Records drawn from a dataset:
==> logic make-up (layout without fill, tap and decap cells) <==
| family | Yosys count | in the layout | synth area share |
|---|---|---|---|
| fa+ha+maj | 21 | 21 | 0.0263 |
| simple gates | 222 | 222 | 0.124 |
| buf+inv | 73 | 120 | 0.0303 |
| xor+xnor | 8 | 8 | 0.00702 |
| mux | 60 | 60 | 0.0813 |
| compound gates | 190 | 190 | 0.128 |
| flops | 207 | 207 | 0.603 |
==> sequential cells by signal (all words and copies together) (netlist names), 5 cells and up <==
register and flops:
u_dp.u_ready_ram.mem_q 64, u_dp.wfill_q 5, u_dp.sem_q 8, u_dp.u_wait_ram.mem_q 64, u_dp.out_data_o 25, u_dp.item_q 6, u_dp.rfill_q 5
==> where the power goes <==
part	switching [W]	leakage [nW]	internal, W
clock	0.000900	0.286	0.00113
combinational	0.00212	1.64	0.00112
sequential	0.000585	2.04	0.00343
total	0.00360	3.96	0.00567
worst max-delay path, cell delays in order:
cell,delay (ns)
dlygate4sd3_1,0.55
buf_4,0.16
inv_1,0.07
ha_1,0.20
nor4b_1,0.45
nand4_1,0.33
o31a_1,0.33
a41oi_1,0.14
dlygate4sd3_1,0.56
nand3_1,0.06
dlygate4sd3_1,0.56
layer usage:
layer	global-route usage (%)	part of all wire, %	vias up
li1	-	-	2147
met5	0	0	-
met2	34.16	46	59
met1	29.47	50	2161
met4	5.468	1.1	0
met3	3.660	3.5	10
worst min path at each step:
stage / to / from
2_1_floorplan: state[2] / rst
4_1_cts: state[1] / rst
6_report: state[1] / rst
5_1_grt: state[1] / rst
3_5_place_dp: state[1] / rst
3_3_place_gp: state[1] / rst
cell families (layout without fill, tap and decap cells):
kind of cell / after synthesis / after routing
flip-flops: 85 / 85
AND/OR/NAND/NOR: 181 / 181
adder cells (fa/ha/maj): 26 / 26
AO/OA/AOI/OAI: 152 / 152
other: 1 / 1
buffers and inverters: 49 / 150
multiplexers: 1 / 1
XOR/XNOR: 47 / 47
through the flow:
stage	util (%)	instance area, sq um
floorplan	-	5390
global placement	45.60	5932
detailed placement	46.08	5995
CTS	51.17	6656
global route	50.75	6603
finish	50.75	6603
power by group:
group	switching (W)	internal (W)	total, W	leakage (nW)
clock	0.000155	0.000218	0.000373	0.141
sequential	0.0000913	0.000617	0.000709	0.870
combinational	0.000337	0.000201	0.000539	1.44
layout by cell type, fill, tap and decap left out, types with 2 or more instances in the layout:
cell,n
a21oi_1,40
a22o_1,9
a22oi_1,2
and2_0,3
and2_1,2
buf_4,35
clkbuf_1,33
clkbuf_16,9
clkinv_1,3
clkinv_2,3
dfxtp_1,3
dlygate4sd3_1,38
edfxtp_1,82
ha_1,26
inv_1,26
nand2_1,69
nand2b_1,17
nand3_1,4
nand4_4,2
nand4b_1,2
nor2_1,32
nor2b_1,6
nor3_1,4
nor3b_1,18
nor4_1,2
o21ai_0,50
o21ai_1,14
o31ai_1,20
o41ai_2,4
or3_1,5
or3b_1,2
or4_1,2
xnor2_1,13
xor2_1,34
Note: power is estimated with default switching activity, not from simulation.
==> src/hdl/cpu_alu_with_flags.sv <==
`timescale 1ns / 1ps
`include "cpu_alu_with_flags_defines.svh"
// ----------------------------------------------------------------------------
// cpu_alu_with_flags
// 8-bit ALU with Z/N/H/C flags, input register -> datapath -> result register.
// ----------------------------------------------------------------------------
// An operation is taken on every clock edge with start high (busy is always
// low), so one operation per cycle is sustained. Its result passes through the
// input register and the result register around the combinational datapath
// and appears on out_item with out_valid high for exactly one cycle. The
// receiver cannot stall: a result not captured in its strobe cycle is gone.
module cpu_alu_with_flags (
  input  logic                clk,
  input  logic                rst_n,
  input  logic                start,
  output logic                busy,
  input  calu_pkg::calu_in_t  in_item,
  output logic                out_valid,
  output calu_pkg::calu_out_t out_item
);
  import calu_pkg::*;

  logic      in_valid_r;
  calu_in_t  in_r;
  calu_out_t core_res;
  logic      out_valid_r;
  calu_out_t out_r;
  logic      no_wb_op;
  logic      keeps_flags_op;

  // Never stalls the issuing side
  assign busy = 1'b0;

  // Input register
  always_ff @(posedge clk) begin
    if (!rst_n) begin
      in_valid_r <= 1'b0;
    end else begin
      in_valid_r <= start;
    end
  end

  always_ff @(posedge clk) begin
    if (start) begin
      in_r <= in_item;
    end
  end

  // Datapath
  calu_core u_core (
    .op_i  (in_r),
    .res_o (core_res)
  );

  // Result register
  always_ff @(posedge clk) begin
    if (!rst_n) begin
      out_valid_r <= 1'b0;
    end else begin
      out_valid_r <= in_valid_r;
    end
  end

  always_ff @(posedge clk) begin
    if (in_valid_r) begin
      out_r <= core_res;
    end
  end

  assign out_valid = out_valid_r;
  assign out_item  = out_r;

  // Operation classes used by the checks
  assign no_wb_op       = in_r.action inside {ACT_CP, ACT_BIT, ACT_CCF};
  assign keeps_flags_op = in_r.action inside {ACT_RES, ACT_SET, ACT_INC16, ACT_DEC16};

  // Checks
  `CALU_ASSERT_NOW(a_result_follows, start && !busy, ##2 out_valid, "lost result")
  `CALU_ASSERT_NOW(a_no_spurious, !start, ##2 !out_valid, "result without transfer")
  `CALU_ASSERT_NEXT(a_no_wb_compare, in_valid_r && no_wb_op, !out_item.write_back, "write-back on test")
  `CALU_ASSERT_NEXT(a_flags_kept, in_valid_r && keeps_flags_op, out_item.flags_out == $past(in_r.flags_in), "flags changed")

endmodule
## config.mk

```make
export PLATFORM = sky130hd
export DESIGN_NAME = astpc_rot_pipe
export DESIGN_NICKNAME = d
export VERILOG_FILES = /design/src/sv/assert_macros.svh /design/src/sv/astpc_pkg.sv /design/src/sv/astpc_rot_pipe.sv
export SDC_FILE = /design/constraint.sdc
export NUM_CORES = 2
export LEC_CHECK = 0
export ABC_AREA = 0
export BUFFER_PORTS_ARGS = -buffer_cell sky130_fd_sc_hd__buf_4
export CAP_MARGIN = 40
export CORE_AREA = 10 10 497 499
export DETAILED_ROUTE_END_ITERATION = 7
export DIE_AREA = 0 0 507 509
export PLACE_DENSITY = 0.66
export SYNTH_ARGS = -nofsm -noshare
export SYNTH_HDL_FRONTEND = slang
export SYNTH_SLANG_ARGS = --single-unit
export TNS_END_PERCENT = 1
```

## constraint.sdc

```tcl
create_clock -name i_clk -period 5.4 [get_ports i_clk]
set_input_delay 0.54 -clock i_clk [delete_from_list [all_inputs] [get_ports i_clk]]
set_output_delay 0.54 -clock i_clk [all_outputs]
set_load 0.005 [all_outputs]
```
**config.mk**
```make
export PLATFORM = sky130hd
export DESIGN_NAME = dlce_ctrl
export DESIGN_NICKNAME = d
export VERILOG_FILES = /design/src/rtl/dlce_pkg.sv /design/src/rtl/dlce_ctrl.sv
export SDC_FILE = /design/constraint.sdc
export NUM_CORES = 1
export LEC_CHECK = 0
export CORE_UTILIZATION = 62
export CTS_CLUSTER_SIZE = 28
export DETAILED_ROUTE_END_ITERATION = 12
export DONT_BUFFER_PORTS = 1
export PLACE_DENSITY = 0.74
export SYNTH_ARGS = -nofsm -noshare
export SYNTH_HDL_FRONTEND = slang
export SYNTH_SLANG_ARGS = --single-unit
export TNS_END_PERCENT = 1
```
**constraint.sdc**
```tcl
create_clock -name clk -period 3.1 [get_ports clk]
set_input_delay 0.155 -clock clk [delete_from_list [all_inputs] [get_ports clk]]
set_output_delay 0.155 -clock clk [all_outputs]
set_load 0.02 [all_outputs]
```
**src/rtl/dlce_pkg.sv**
```systemverilog
// Package for the debug link command engine.
// Command codes, store layout constants, item codes and a shared struct.
// No dependencies.
package dlce_pkg;

  // Pointer width: every command address stays below 592.
  localparam int PTR_W = 10;
  localparam int STORE_DEPTH_DEF = 1024;

  // Command bytes
  localparam logic [7:0] CMD_RESET    = 8'hFF;
  localparam logic [7:0] CMD_DUMP_LO  = 8'hFE;
  localparam logic [7:0] CMD_DUMP_HI  = 8'hFD;
  localparam logic [7:0] CMD_MON_LAST = 8'h13;
  localparam logic [7:0] GROUP_MASK   = 8'hC0;
  localparam logic [7:0] INDEX_MASK   = 8'h3F;

  // Command groups, bits [7:6] of the command byte
  localparam logic [1:0] GRP_STATE_RD = 2'b01;
  localparam logic [1:0] GRP_CAPTURE  = 2'b10;

  // Store layout
  localparam int DUMP_LO_BASE = 0;
  localparam int DUMP_HI_BASE = 128;
  localparam int DUMP_LEN     = 128;
  localparam int MON_BASE     = 256;
  localparam int STATE_BASE   = 336;
  localparam int WORD_LEN     = 4;

  typedef enum logic [1:0] {
    MODE_RX       = 2'd0,
    MODE_TX_READY = 2'd1,
    MODE_LOC_WR   = 2'd2,
    MODE_LOC_RD   = 2'd3
  } mode_t;

  typedef enum logic {
    KIND_LINK  = 1'b0,
    KIND_LOCAL = 1'b1
  } kind_t;

  // Where the result byte comes from
  typedef enum logic [1:0] {
    SRC_MEM  = 2'd0,
    SRC_ECHO = 2'd1,
    SRC_ZERO = 2'd2
  } src_t;

  typedef struct packed {
    logic  valid;
    kind_t kind;
    logic  more;
    src_t  src;
  } out_meta_t;

endpackage

```
**src/rtl/dlce_ctrl.sv**
```systemverilog
// Command decode and pointer registers of the debug link command engine.
// Drives store accesses and the result description of each item. Uses dlce_pkg.
module dlce_ctrl #(
  parameter int STORE_DEPTH = dlce_pkg::STORE_DEPTH_DEF,
  parameter int AW          = $clog2(STORE_DEPTH)
) (
  input  logic                clk,
  input  logic                rst,
  input  logic                accept,
  input  dlce_pkg::mode_t     mode,
  input  logic [7:0]          rx_byte,
  input  logic [9:0]          local_addr,
  input  logic [7:0]          local_data,
  output logic                mem_we,
  output logic [AW-1:0]       mem_waddr,
  output logic [7:0]          mem_wdata,
  output logic                mem_re,
  output logic [AW-1:0]       mem_raddr,
  output dlce_pkg::out_meta_t meta
);
  import dlce_pkg::*;

  logic [PTR_W-1:0] read_position, read_position_next;
  logic [PTR_W-1:0] read_end, read_end_next;
  logic [PTR_W-1:0] write_position, write_position_next;
  logic [PTR_W-1:0] write_end, write_end_next;

  logic [1:0]       group;
  logic [PTR_W-1:0] word_off;
  logic [PTR_W-1:0] rp_inc;
  logic             local_in_range;

  assign group          = rx_byte[7:6];
  assign word_off       = PTR_W'({rx_byte & INDEX_MASK, 2'b00});
  assign rp_inc         = read_position + PTR_W'(1);
  assign local_in_range = 32'(local_addr) < 32'(STORE_DEPTH);

  always_comb begin
    read_position_next  = read_position;
    read_end_next       = read_end;
    write_position_next = write_position;
    write_end_next      = write_end;
    mem_we    = 1'b0;
    mem_waddr = AW'(write_position);
    mem_wdata = rx_byte;
    mem_re    = 1'b0;
    mem_raddr = AW'(read_position);
    meta      = '{valid: 1'b0, kind: KIND_LINK, more: 1'b0, src: SRC_MEM};
    if (accept) begin
      case (mode)
        MODE_RX: begin
          if (write_position != write_end) begin
            // capture open: store the byte while below the capture end
            if (write_position < write_end) begin
              mem_we              = 1'b1;
              write_position_next = write_position + PTR_W'(1);
            end
          end else if (rx_byte == CMD_RESET) begin
            read_position_next  = '0;
            read_end_next       = '0;
            write_position_next = '0;
            write_end_next      = '0;
            meta.valid = 1'b1;
            meta.src   = SRC_ECHO;
          end else if (rx_byte == CMD_DUMP_LO || rx_byte == CMD_DUMP_HI) begin
            mem_re     = 1'b1;
            meta.valid = 1'b1;
            meta.more  = 1'b1;
            if (rx_byte == CMD_DUMP_LO) begin
              mem_raddr          = AW'(DUMP_LO_BASE);
              read_position_next = PTR_W'(DUMP_LO_BASE + 1);
              read_end_next      = PTR_W'(DUMP_LO_BASE + DUMP_LEN);
            end else begin
              mem_raddr          = AW'(DUMP_HI_BASE);
              read_position_next = PTR_W'(DUMP_HI_BASE + 1);
              read_end_next      = PTR_W'(DUMP_HI_BASE + DUMP_LEN);
            end
          end else if (rx_byte <= CMD_MON_LAST) begin
            mem_re             = 1'b1;
            meta.valid         = 1'b1;
            meta.more          = 1'b1;
            mem_raddr          = AW'(PTR_W'(MON_BASE) + PTR_W'({rx_byte, 2'b00}));
            read_position_next = PTR_W'(MON_BASE + 1) + PTR_W'({rx_byte, 2'b00});
            read_end_next      = PTR_W'(MON_BASE + WORD_LEN) + PTR_W'({rx_byte, 2'b00});
          end else if (group == GRP_STATE_RD) begin
            mem_re             = 1'b1;
            meta.valid         = 1'b1;
            meta.more          = 1'b1;
            mem_raddr          = AW'(PTR_W'(STATE_BASE) + word_off);
            read_position_next = PTR_W'(STATE_BASE + 1) + word_off;
            read_end_next      = PTR_W'(STATE_BASE + WORD_LEN) + word_off;
          end else if (group == GRP_CAPTURE) begin
            write_position_next = PTR_W'(STATE_BASE) + word_off;
            write_end_next      = PTR_W'(STATE_BASE + WORD_LEN) + word_off;
          end
        end
        MODE_TX_READY: begin
          if (read_position < read_end) begin
            mem_re             = 1'b1;
            read_position_next = rp_inc;
            meta.valid         = 1'b1;
            meta.more          = rp_inc < read_end;
          end
        end
        MODE_LOC_WR: begin
          mem_we    = local_in_range;
          mem_waddr = AW'(local_addr);
          mem_wdata = local_data;
        end
        MODE_LOC_RD: begin
          mem_re     = local_in_range;
          mem_raddr  = AW'(local_addr);
          meta.valid = 1'b1;
          meta.kind  = KIND_LOCAL;
          meta.src   = local_in_range ? SRC_MEM : SRC_ZERO;
        end
        default: begin
        end
      endcase
    end
  end

  always_ff @(posedge clk) begin
    if (rst) begin
      read_position  <= '0;
      read_end       <= '0;
      write_position <= '0;
      write_end      <= '0;
    end else begin
      read_position  <= read_position_next;
      read_end       <= read_end_next;
      write_position <= write_position_next;
      write_end      <= write_end_next;
    end
  end

endmodule

```
==> results.sh <==
export IMPL_routed_via_count=3803
export IMPL_worstPathRequired_ps=2940
export IMPL_diodes=0
export IMPL_synthMuxAreaShare_pct=7.190
export IMPL_grt_max_degree=36
export IMPL_dieArea_mm2=0.006493
export IMPL_cts_buffer_depth=2
export IMPL_netlist_area_mm2=0.003829
export IMPL_ys_seq_elements=36
export IMPL_ios=66
export IMPL_routabilityCongestion=1.014
export IMPL_synthTopCellsByCount="a21oi_1, ha_1, nor2_1"
export IMPL_cts_htree_levels=2
export IMPL_num_rows=28
export IMPL_maxSlewViolCount=0
export IMPL_synthTopCellsByArea="dfxtp_1, ha_1, mux2_2, a21oi_1, o21ai_0"
export IMPL_grt_usage_pct=36.21
export IMPL_grt_pass1_vias=3447
export IMPL_critPathKind="flop to primary output"
export IMPL_antenna_found_initial=0
export IMPL_nets=557
export IMPL_numCtsBuffers=5
export IMPL_synthesis_nets=566
export IMPL_hold_path_class="input pin to flop"
export IMPL_die_w_um=80.58
export IMPL_synthSimpleGateAreaFrac_pct=21.60
export IMPL_fmax_mhz=344.1
export IMPL_arrival_ps=2750
export IMPL_cts_sinks=36
export IMPL_grt_pass1_wl_um=17620
export IMPL_clk_pin_slew_ps=80
export IMPL_clk_latency_ps=300
export IMPL_yosys_area_top_type="dfxtp_1"
export IMPL_synth_edf_count=0
export IMPL_worst_pin_slew_ps=903.8
export IMPL_drive_above_1_share_pct=11.09
export IMPL_ir_drop_mv=0.2043
export IMPL_use_met3_pct=6.932
export IMPL_critPathMaxFanout=7
export IMPL_synth_xor_area_share_pct=4.346
export IMPL_globalRouteMet2Util_pct=59.15
export IMPL_use_met1_pct=44.75
export IMPL_synth_cell_types=62
export IMPL_design_area_mm2=0.003991
export IMPL_top_usage_layer="met2"
export IMPL_ys_seq_area_share_pct=18.82
export IMPL_setup_viol=0
export IMPL_dr_pass1_iters=5
export IMPL_syn_area_per_cell_um2=7.735
export IMPL_drt_initial_drc_count=420
export IMPL_yosysMostFrequentCell="a21oi_1"
export IMPL_fin_crit_sh_pct=93.74
export IMPL_end_kind="primary output"
export IMPL_place_area_mm2=0.003859
export IMPL_fill_cells=528
export IMPL_synth_adder_area_share_pct=13.07
export IMPL_synth_top_family_by_area="compound AO/OA/AOI/OAI gates"
export IMPL_die_y_um=80.58
export IMPL_grt_ovfl_total=0
export IMPL_via_per_inst=6.767
export IMPL_rsz0062_at_grt="false"
export IMPL_outcome="complete, no violations"
export IMPL_hpwlAfterDp_um=8622
export IMPL_yosysTopAreaCellShare_pct=18.82
export IMPL_synth_compound_area_share_pct=27.22
export IMPL_ys_flop_type="dfxtp_1"
export IMPL_powerDensity_mw_per_mm2=371.4
export IMPL_synth_cells=495
export IMPL_wire_per_inst_um=20.47
export IMPL_io_buffer_count=0
export IMPL_yosysWarnings=0
export IMPL_wl_um=11500
export IMPL_finalHoldViolCount=0
export IMPL_areaGrowthSynthToFinish_pct=4.248
export IMPL_route_detailed_drc=0
export IMPL_period_minus_slack_ps=2906
export IMPL_async_flop_share_pct=0
export IMPL_relSlewSlack_pct=39.65
export IMPL_ant_nets=0
export IMPL_tns_ps=0
export IMPL_cts_tree="built"
export IMPL_clock_root_buffer="clkbuf_8"
export IMPL_core_mm2=0.005956
export IMPL_start_kind="flop"
export IMPL_start_util_pct=64.29
export IMPL_skew_ps=5.886
export IMPL_leakagePower_uw=0.001542
export IMPL_drv_cap=0
==> final timing paths <==
check               startpoint           endpoint  slack [ps]  cells after the start
min reg2reg        read_end[9]        read_end[9]         460                      2
max           read_position[3]            meta[2]         190                     10
max reg2reg  write_position[2]       write_end[9]         520                      8
min                        rst  write_position[8]          30                      2
==> critical path: stages (launching register included) <==
cell and delay [ps]:
dfxtp_1 460, and4_1 250, nand4_1 180, or2_2 380, xnor2_1 140, ha_1 290
and4_1 170, o21ai_0 70, o211ai_1 220, a21boi_0 120, buf_4 170
==> logic make-up after synthesis <==
logic type / count (synthesis)
DFF: 36
and+or+nand+nor: 160
other: 1
AOI/OAI and AO/OA: 150
muxes: 25
xor gates and xnor gates: 19
adders and majority gates: 40
buffers and inverters: 64
==> sequential cells by signal (all words and copies together), names as in the netlist <==
signal,flops
read_end,8
write_end,8
write_position,10
read_position,10
==> cell usage in the layout (no fill, tap or decap), types with 8 or more instances in the layout <==
master    synthesis  routed
nor3_1           11      11
a22oi_1           8       8
nor2_1           38      38
a211oi_1          9       9
buf_4             1      14
nor2b_1           9       9
inv_1            33      33
and3_1            8       8
nand2_1          37      37
o21ai_0          33      33
xnor2_1          16      16
nand2b_1          9       9
mux2_2           20      20
a21oi_1          42      42
ha_1             40      40
nand3_1          13      13
dfxtp_1          36      35
and4_1            8       8
==> power by group <==
part	switching, uW	internal (uW)
Combinational	344	207
Sequential	25.9	479
Clock	188	238
Total	557	925
==> metrics by stage <==
step | power [uW] | hold slack [ps] | cells | setup slack [ps] | utilization (%)
3_3_place_gp | 1036 | 230.0 | 553 | 562.6 | 64.79
5_1_grt | 1558 | 35.66 | 562 | 24.30 | 67.02
4_1_cts | 1471 | 37.78 | 562 | 143.1 | 67.00
2_1_floorplan | 930.6 | 339.8 | 495 | 594.4 | -
3_5_place_dp | 1041 | 229.7 | 553 | 471.7 | 64.79
6_report | 1482 | 32.20 | 562 | 194.0 | 67.02
==> layer usage <==
metal / vias to the layer above / wire length [um] / part of all wire (%)
li1: 1791 / - / -
met1: 1772 / 4818 / 42
met2: 195 / 5361 / 47
met3: 45 / 790 / 6.9
met4: 0 / 532 / 4.6
met5: - / 0 / 0
==> layout make-up <==
type	instances	area, um^2	area share [%]
Multi-Input combinational cell	395	2815	70.53
Sequential cell	36	721.9	18.09
Timing Repair Buffer	15	125.1	3.135
Inverter	33	123.9	3.103
Tap cell	75	93.84	2.351
Clock buffer	5	68.82	1.724
Clock inverter	3	42.54	1.066
==> repair_timing <==
action                                  in CTS  in global routing
endpoints found under the hold margin       35                  0
hold buffers                                 1                  0
endpoints found under the setup margin       0                  1
buffers inserted                             0                  0
resized for setup                            0                  1
Note: power is estimated with default switching activity, not from simulation.
**config.mk**
```make
export PLATFORM = sky130hd
export DESIGN_NAME = timecode_text_parser
export DESIGN_NICKNAME = d
export VERILOG_FILES = /design/src/sv/tcp_pkg.sv /design/src/sv/tcp_scan.sv /design/src/sv/timecode_text_parser.sv
export SDC_FILE = /design/constraint.sdc
export NUM_CORES = 1
export LEC_CHECK = 0
export ABC_AREA = 1
export BUFFER_PORTS_ARGS = -buffer_cell sky130_fd_sc_hd__buf_2
export CORE_UTILIZATION = 55
export DETAILED_ROUTE_END_ITERATION = 6
export GPL_ROUTABILITY_DRIVEN = 1
export PLACE_DENSITY = 0.75
export SLEW_MARGIN = 20
export SYNTH_ARGS = -nofsm -noshare
export SYNTH_HDL_FRONTEND = slang
export SYNTH_SLANG_ARGS = --single-unit
```
**constraint.sdc**
```tcl
create_clock -name clock -period 5.5 [get_ports clock]
set_input_delay 1.375 -clock clock [delete_from_list [all_inputs] [get_ports clock]]
set_output_delay 1.375 -clock clock [all_outputs]
set_load 0.01 [all_outputs]
```
===== src/sv/ars_pkg.sv =====
// Shared types and codes for the alert repeat scheduler.
package ars_pkg;

   typedef logic [2:0] event_code_type;
   localparam event_code_type EV_RAISE  = 3'd0;
   localparam event_code_type EV_CANCEL = 3'd1;
   localparam event_code_type EV_POLL   = 3'd2;
   localparam event_code_type EV_SENT   = 3'd3;
   localparam event_code_type EV_INIT   = 3'd4;

   typedef logic [1:0] mode_type;
   localparam mode_type MODE_OFF        = 2'd0;
   localparam mode_type MODE_HELP       = 2'd1;
   localparam mode_type MODE_CANCELLING = 2'd2;

   localparam logic KIND_HELP   = 1'b0;
   localparam logic KIND_CANCEL = 1'b1;

   typedef logic [1:0] csr_index_type;
   localparam csr_index_type CSR_REPEAT_INTERVAL = 2'd0;
   localparam csr_index_type CSR_CANCEL_REPEATS  = 2'd1;

   localparam logic [15:0] REPEAT_INTERVAL_RESET = 16'd1000;
   localparam logic [7:0]  CANCEL_REPEATS_RESET  = 8'd3;

   typedef struct packed {
      logic [15:0] repeat_interval_ms;
      logic [7:0]  cancel_repeats;
   } cfg_type;

   typedef struct packed {
      event_code_type req_type;
      logic [31:0]    now_ms;
      logic [7:0]     load_epoch;
   } req_item_type;

   typedef struct packed {
      logic        accepted;
      logic        due;
      logic        alert_kind;
      logic [7:0]  alert_epoch;
      logic [7:0]  repeat_count;
      mode_type    mode_now;
      logic        armed_flag;
   } rsp_item_type;

endpackage


===== src/sv/ars_if.sv =====
// Valid/ready channel interfaces for event requests and results.
interface ars_req_if;
   logic                    valid;
   logic                    ready;
   ars_pkg::event_code_type req_type;
   logic [31:0]             now_ms;
   logic [7:0]              load_epoch;

   modport source (output valid, output req_type, output now_ms, output load_epoch,
                   input ready);
   modport sink (input valid, input req_type, input now_ms, input load_epoch,
                 output ready);
endinterface

interface ars_rsp_if;
   logic              valid;
   logic              ready;
   logic              accepted;
   logic              due;
   logic              alert_kind;
   logic [7:0]        alert_epoch;
   logic [7:0]        repeat_count;
   ars_pkg::mode_type mode_now;
   logic              armed_flag;

   modport source (output valid, output accepted, output due, output alert_kind,
                   output alert_epoch, output repeat_count, output mode_now,
                   output armed_flag, input ready);
   modport sink (input valid, input accepted, input due, input alert_kind,
                 input alert_epoch, input repeat_count, input mode_now,
                 input armed_flag, output ready);
endinterface


===== src/sv/ars_csr.sv =====
// Configuration registers: repeat interval and cancel send count.
module ars_csr (
   input  logic                   clock,
   input  logic                   reset,
   input  logic                   csr_we,
   input  ars_pkg::csr_index_type csr_index,
   input  logic [15:0]            csr_wdata,
   output ars_pkg::cfg_type       cfg
);

   ars_pkg::cfg_type cfg_ff;

   always_ff @(posedge clock) begin
      if (reset) begin
         cfg_ff.repeat_interval_ms <= ars_pkg::REPEAT_INTERVAL_RESET;
         cfg_ff.cancel_repeats     <= ars_pkg::CANCEL_REPEATS_RESET;
      end else if (csr_we) begin
         unique case (csr_index)
            ars_pkg::CSR_REPEAT_INTERVAL: cfg_ff.repeat_interval_ms <= csr_wdata;
            ars_pkg::CSR_CANCEL_REPEATS:  cfg_ff.cancel_repeats <= csr_wdata[7:0];
            default: ;
         endcase
      end
   end

   assign cfg = cfg_ff;

endmodule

WHAT YOU WILL DO:
Go through the data above from its first line and copy each line exactly, stopping once the line with "u_dp.u_ready_ram.mem_q 64, u_dp.wfill_q" has been copied.

TASK SOLUTION:
==> logic make-up (layout without fill, tap and decap cells) <==
| family | Yosys count | in the layout | synth area share |
|---|---|---|---|
| fa+ha+maj | 21 | 21 | 0.0263 |
| simple gates | 222 | 222 | 0.124 |
| buf+inv | 73 | 120 | 0.0303 |
| xor+xnor | 8 | 8 | 0.00702 |
| mux | 60 | 60 | 0.0813 |
| compound gates | 190 | 190 | 0.128 |
| flops | 207 | 207 | 0.603 |
==> sequential cells by signal (all words and copies together) (netlist names), 5 cells and up <==
register and flops:
u_dp.u_ready_ram.mem_q 64, u_dp.wfill_q 5, u_dp.sem_q 8, u_dp.u_wait_ram.mem_q 64, u_dp.out_data_o 25, u_dp.item_q 6, u_dp.rfill_q 5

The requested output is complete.